3

I have a situation where I need to use ImageFolder with the albumentations lib to make the augmentations in pytorch - custom dataloader is not an option.

To this end, I am stumped and I am not able to get ImageFolder to work with albumenations. I have tried something along these lines:

class Transforms:
    def __init__(self, transforms: A.Compose):
        self.transforms = transforms

    def __call__(self, img, *args, **kwargs):
        return self.transforms(image=np.array(img))['image']

and then:

    trainset = datasets.ImageFolder(traindir,transform=Transforms(transforms=A.Resize(32 , 32)))

where traindir is some dir with images. I however get thrown a weird error:

RuntimeError: Given groups=1, weight of size [16, 3, 3, 3], expected input[1024, 32, 32, 3] to have 3 channels, but got 32 channels instead

and I cant seem to find a reproducible example to make a simple aug pipleline work with imagefolder.

UPDATE On the recommendation of @Shai, I have done this now:

class Transforms:
    def __init__(self):
        self.transforms = A.Compose([A.Resize(224,224),ToTensorV2()])

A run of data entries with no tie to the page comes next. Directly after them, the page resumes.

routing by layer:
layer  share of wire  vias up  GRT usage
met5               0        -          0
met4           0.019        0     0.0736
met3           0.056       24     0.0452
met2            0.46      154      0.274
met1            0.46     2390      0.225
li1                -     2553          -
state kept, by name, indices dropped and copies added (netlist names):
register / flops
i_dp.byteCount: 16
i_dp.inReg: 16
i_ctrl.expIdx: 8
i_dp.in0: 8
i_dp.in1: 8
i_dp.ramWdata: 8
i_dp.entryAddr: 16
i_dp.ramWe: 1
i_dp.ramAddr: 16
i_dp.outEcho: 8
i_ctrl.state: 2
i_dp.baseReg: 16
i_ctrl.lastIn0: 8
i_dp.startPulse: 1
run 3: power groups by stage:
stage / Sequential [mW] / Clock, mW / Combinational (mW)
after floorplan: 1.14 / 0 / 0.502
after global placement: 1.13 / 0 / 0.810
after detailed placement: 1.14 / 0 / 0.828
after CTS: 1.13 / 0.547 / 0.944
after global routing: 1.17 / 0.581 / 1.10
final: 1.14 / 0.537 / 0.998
`config.mk`:
```
export PLATFORM = sky130hd
export DESIGN_NAME = rd_return_bridge
export DESIGN_NICKNAME = d
export VERILOG_FILES = /design/src/rtl/rrb_pkg.sv /design/src/rtl/rrb_fifo.sv /design/src/rtl/rrb_beat_ctr.sv /design/src/rtl/rrb_ahb_fsm.sv /design/src/rtl/rd_return_bridge.sv
export SDC_FILE = /design/constraint.sdc
export NUM_CORES = 1
export LEC_CHECK = 0
export ABC_AREA = 1
export BUFFER_PORTS_ARGS = -buffer_cell sky130_fd_sc_hd__buf_2
export CORE_ASPECT_RATIO = 1.5
export CORE_MARGIN = 1
export CORE_UTILIZATION = 63
export DETAILED_ROUTE_END_ITERATION = 7
export GPL_TIMING_DRIVEN = 0
export PLACE_DENSITY_LB_ADDON = 0.12
export SYNTH_ARGS = -nofsm -noshare
export SYNTH_HDL_FRONTEND = slang
export SYNTH_SLANG_ARGS = --single-unit
```
`constraint.sdc`:
```
create_clock -name clk -period 7.3 [get_ports clk]
set_input_delay 1.46 -clock clk [delete_from_list [all_inputs] [get_ports clk]]
set_output_delay 1.46 -clock clk [all_outputs]
set_load 0.05 [all_outputs]
```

    def __call__(self, img, *args, **kwargs):
        return self.transforms(image=np.array(img))['image']
trainset = datasets.ImageFolder(traindir,transform=Transforms())

but I get thrown:

    self.padding, self.dilation, self.groups)
RuntimeError: Input type (torch.cuda.ByteTensor) and weight type (torch.cuda.FloatTensor) should be the same
Shai
  • 111,146
  • 38
  • 238
  • 371
AJW
  • 5,569
  • 10
  • 44
  • 57
  • it seems like you are missing the finale `ToTensor()` transform that permutes the dimensions from `h`x`w`x`c` to `c`x`h`x`w` – Shai Sep 12 '21 at 11:42
  • hmm I am not sure how I can pass the `toTensor()` to this :( if I pass a list I get an error saying list is not callable. :( – AJW Sep 12 '21 at 11:57
  • oyu should "compose" the `ToTensor()` after the resize transformation. – Shai Sep 12 '21 at 12:02
  • @Shai: I have done as you suggested, but it seems to thrown another error :( I have posted it as an update to the quetsion. – AJW Sep 12 '21 at 12:08

2 Answers2

2

You need to use ToTensorV2 transformation as the final one:

trainset = datasets.ImageFolder(traindir,transform=Transforms(transforms=A.Compose([A.Resize(32 , 32), ToTensorV2()]))
Shai
  • 111,146
  • 38
  • 238
  • 371
  • I get with this ^ approach the same error as I posted on the update `RuntimeError: Input type (torch.cuda.ByteTensor) and weight type (torch.cuda.FloatTensor) should be the same` – AJW Sep 12 '21 at 12:12
  • @AJW we got the dimensions right, now we need the data type. How about `A.Normalize(mean=(0.485, 0.456, 0.406), std=(0.229, 0.224, 0.225)),` before `ToTensorV2`? – Shai Sep 12 '21 at 12:17
  • I have one follow up quetsion: so, when albumnetatons is loaded via ImageFolder, is it using PIL or openCV to load the image? I ask because openCV uses BGR and PIL uses RGB... and I was wondering if I need to do anything re this. but since it is ImageFolder, I assume it is PIL? i.e I just want to be sure that albumentations is not using openCV under the hood somehow (I dont think so, but worth checking with you I thought!) – AJW Sep 12 '21 at 12:36
  • 1
    @AJW AFAIK, using `ImageFolder` invokes the default `image_loader` (that you can change). Only after the image was loaded, it is passed to the `transformations`. So, if you haven't changed the default loader - you are using `PIL.Image` and RGB images. – Shai Sep 12 '21 at 12:43
  • 1
    thank you EVER so much for all your explanations. – AJW Sep 12 '21 at 13:53
1

By looking into ImageFolder implementation on PyTorch[link] and some proposed work in Kaggle [link]. I propose the following solution (which is successfully tested from my side):

import numpy as np
from typing import Any, Callable, Optional, Tuple
from torchvision.datasets.folder import DatasetFolder, default_loader, IMG_EXTENSIONS
class CustomImageFolder(DatasetFolder):
def __init__(
    self,
    root: str,
    transform: Optional[Callable] = None,
    target_transform: Optional[Callable] = None,
    loader: Callable[[str], Any] = default_loader,
    is_valid_file: Optional[Callable[[str], bool]] = None,
):
    super().__init__(
        root,
        loader,
        IMG_EXTENSIONS if is_valid_file is None else None,
        transform=transform,
        target_transform=target_transform,
        is_valid_file=is_valid_file,
    )
    self.imgs = self.samples

def __getitem__(self, index: int) -> Tuple[Any, Any]:
    """
    Args:
        index (int): Index

    Returns:
        tuple: (sample, target) where target is class_index of the target class.
    """
    path, target = self.samples[index]
    sample = self.loader(path)
    if self.transform is not None:
        try:
            sample = self.transform(sample)
        except Exception:
            sample = self.transform(image=np.array(sample))["image"]
    if self.target_transform is not None:
        target = self.target_transform(target)

    return sample, target

def __len__(self) -> int:
    return len(self.samples)

Now you can run the code as follows:

trainset = CustomImageFolder(traindir,transform=Transforms(transforms=A.Resize(32 , 32)))